A culinária me fascina. De vez em quando, até me atrevo a cozinhar. Mas o fato é que sou mais competente com as palavras do que as panelas. Por isso, tenho mais escrito sobre comidas que cozinhando.
A pipoca e um milho mirrado e subdesenvolvido. Fosse eu agricultor ignorante, e se no meio dos milhos graúdos parecessem aquelas espigas maiores, eu ficaria bravo e trataria de me livrar delas. Não sei como isso aconteceu, mas o fato é que houve alguém que teve a idéia de debulhar as espigas e colocá-las numa panela sobre o fogo, esperando que assim os grãos amolecessem e pudessem ser comidos. Havendo fracassado a experiência com água, tentou a gordura. O que aconteceu, ninguém jamais poderia ter imaginado. Repentinamente, os grãos começaram a estourar, saltaram da panela com enorme barulheira. Mas o extraordinário era o que acontecia com eles: os grãos duros, quebra-dentes, se transformaram em flores brancas e macias que até crianças podiam comer.

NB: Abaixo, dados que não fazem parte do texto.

Background: an optimization exercise with open tools, aiming at small area, a short achievable clock period and few clock cycles. Do not read the settings as production practice. For this run, only the layout was checked, not whether the RTL still works. No activity file was given, so power comes from the tool's default toggle rates.

==> flow/design.v <==
module DCT(
	clk,
	rst_n,
	in_valid,
	in_data,
	out_valid,
	out_data
);
input        clk, rst_n, in_valid;
input signed [7:0]in_data;
output logic out_valid;
output logic signed[9:0]out_data;
integer i, j, m, n;
parameter [2:0] IDLE   = 3'd0, 
				INPUT  = 3'd1, 
				MUL1   = 3'd2, 
				MUL2   = 3'd3, 
				OUTPUT = 3'd4;
logic signed [7:0] dctmtx    [0:3][0:3];
logic signed [7:0] inbuffer  [0:3][0:3];
logic signed [9:0] tmpbuffer [0:3][0:3];
logic signed [9:0] outbuffer [0:3][0:3];
logic signed [9:0] buffer_next;
logic signed [31:0] mac [0:3];
logic [3:0] input_cnt, output_cnt;
logic [3:0] mul_cnt;
logic [2:0] state, next_state;
assign dctmtx[0][0] = 8'b01000000;
assign dctmtx[0][1] = 8'b01000000;
assign dctmtx[0][2] = 8'b01000000;
assign dctmtx[0][3] = 8'b01000000;
assign dctmtx[1][0] = 8'b01010011;
assign dctmtx[1][1] = 8'b00100010;
assign dctmtx[1][2] = 8'b11011110;
assign dctmtx[1][3] = 8'b10101101;
assign dctmtx[2][0] = 8'b01000000;
assign dctmtx[2][1] = 8'b11000000;
assign dctmtx[2][2] = 8'b11000000;
assign dctmtx[2][3] = 8'b01000000;
assign dctmtx[3][0] = 8'b00100010;
assign dctmtx[3][1] = 8'b10101101;
assign dctmtx[3][2] = 8'b01010011;
assign dctmtx[3][3] = 8'b11011110;
always_ff @(posedge clk or negedge rst_n) begin
	if(!rst_n)
		state <= IDLE;
	else
		state <= next_state;
end
always_comb begin
	case(state)
		default: 
			next_state = IDLE;
		IDLE: 
			next_state = (in_valid) ? INPUT : IDLE;
		INPUT:
			next_state = (input_cnt == 4'd15) ?  MUL1 : INPUT;
		MUL1:
			next_state = (mul_cnt == 4'd15) ? MUL2 : MUL1;
		MUL2:
			next_state = (mul_cnt == 4'd15) ? OUTPUT : MUL2;
		OUTPUT: 
			next_state = (output_cnt == 4'd15) ? IDLE : OUTPUT;
	endcase
end
always_ff @(posedge clk or negedge rst_n) begin
	if(!rst_n)
		input_cnt <= 4'd0;
	else if(in_valid)
		input_cnt <= input_cnt + 4'd1;
	else
		input_cnt <= 4'd0;
end
always_ff @(posedge clk or negedge rst_n) begin
	if(!rst_n) begin
		for(i = 0; i < 4; i = i + 1)
			for(j = 0; j < 4; j = j + 1)
				inbuffer[i][j] <= 8'd0;
	end
	else if(in_valid)
		inbuffer[input_cnt[3:2]][input_cnt[1:0]] <= in_data;
end
always_ff @(posedge clk or negedge rst_n) begin
	if(!rst_n) begin
		out_valid <= 1'b0;
		out_data  <= 10'd0;
	end
	else if(state == OUTPUT) begin
		out_valid <= 1'b1;
		out_data  <= outbuffer[output_cnt[3:2]][output_cnt[1:0]];
	end
	else begin
		out_valid <= 1'b0;
		out_data  <= 10'd0;
	end
end
always_ff @(posedge clk or negedge rst_n) begin
	if(!rst_n)
		output_cnt <= 4'd0;
	else if(state == OUTPUT)
		output_cnt <= output_cnt + 4'd1;
	else
		output_cnt <= 4'd0;
end
always_ff @(posedge clk or negedge rst_n) begin
	if(!rst_n) begin
		for(m = 0; m < 4; m = m + 1) begin
			for(n = 0; n < 4; n = n + 1) begin
				tmpbuffer[m][n] <= 10'd0;
				outbuffer[m][n] <= 10'd0;
			end
		end
	end
	else begin
		if(state == MUL1)
			tmpbuffer[mul_cnt[3:2]][mul_cnt[1:0]] <= buffer_next;
		else if(state == MUL2)
			outbuffer[mul_cnt[3:2]][mul_cnt[1:0]] <= buffer_next;
	end
end
always_ff @(posedge clk or negedge rst_n) begin
	if(!rst_n)
		mul_cnt <= 4'd0;
	else if(state == MUL1 || state == MUL2)
		mul_cnt <= mul_cnt + 4'd1;
	else
		mul_cnt <= 4'd0;
end
always_comb begin
	mac[0] = 32'sd0;
	mac[1] = 32'sd0;
	mac[2] = 32'sd0;
	mac[3] = 32'sd0;
	if(state == MUL1) begin
		mac[0] = dctmtx[mul_cnt[3:2]][0] * inbuffer[0][mul_cnt[1:0]];
		mac[1] = dctmtx[mul_cnt[3:2]][1] * inbuffer[1][mul_cnt[1:0]];
		mac[2] = dctmtx[mul_cnt[3:2]][2] * inbuffer[2][mul_cnt[1:0]];
		mac[3] = dctmtx[mul_cnt[3:2]][3] * inbuffer[3][mul_cnt[1:0]];
		buffer_next = (mac[0] + mac[1] + mac[2] + mac[3]) / 128;
	end
	else if(state == MUL2) begin
		mac[0] = tmpbuffer[mul_cnt[3:2]][0] * dctmtx[mul_cnt[1:0]][0];
		mac[1] = tmpbuffer[mul_cnt[3:2]][1] * dctmtx[mul_cnt[1:0]][1];
		mac[2] = tmpbuffer[mul_cnt[3:2]][2] * dctmtx[mul_cnt[1:0]][2];
		mac[3] = tmpbuffer[mul_cnt[3:2]][3] * dctmtx[mul_cnt[1:0]][3];
		buffer_next = (mac[0] + mac[1] + mac[2] + mac[3]) / 128;
	end
	else
		buffer_next = 0;
end
endmodule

Mas transformação só acontece pelo poder do fogo. Milho de pipoca que não passam pelo fogo continua a ser milho de pipoca, para sempre. Assim acontece com a gente. As grandes transformações acontecem quando passamos pelo fogo. Quem não passa pelo fogo fica do mesmo jeito a vida inteira. São pessoas de uma mesmice e dureza assombrosa. Só que elas não percebem.
Na simbologia cristã, o milagre do milho de pipoca pode ser representado pela morte e ressurreição de Cristo. A ressurreição é o estouro do milho da pipoca. É preciso deixar ser de um jeito para ser de outro.
Em Minas, todo mundo sabe o que é piruá. Falando com os piruás com os paulistas, descobrem o que eles ignoram o que seja. Piruá é o milho de pipoca que se recusa a estourar. Mas acho que o poder metafórico dos piruás é muito maior. Piruás são aquelas pessoas que, por mais que o fogo esquente, se recusam a mudar. Elas acham que não podem existir coisas mais maravilhosas do que o jeito delas. Ignoram o dito de Jesus: “Quem preservar sua vida, perdê-la-á”. A presunção e o medo são a dura casca do milho que não estoura. O destino delas é triste. Vão ficar duras a vida inteira. Não se transformam na flor branca macia. Não vão dar alegria pra ninguém. Terminando o estouro alegre da pipoca, no fundo da panela ficam os piruás que não servem para nada. Seu destino é o lixo.

(Texto extraído de “O amor que acende a lua”, de Rubens Alves).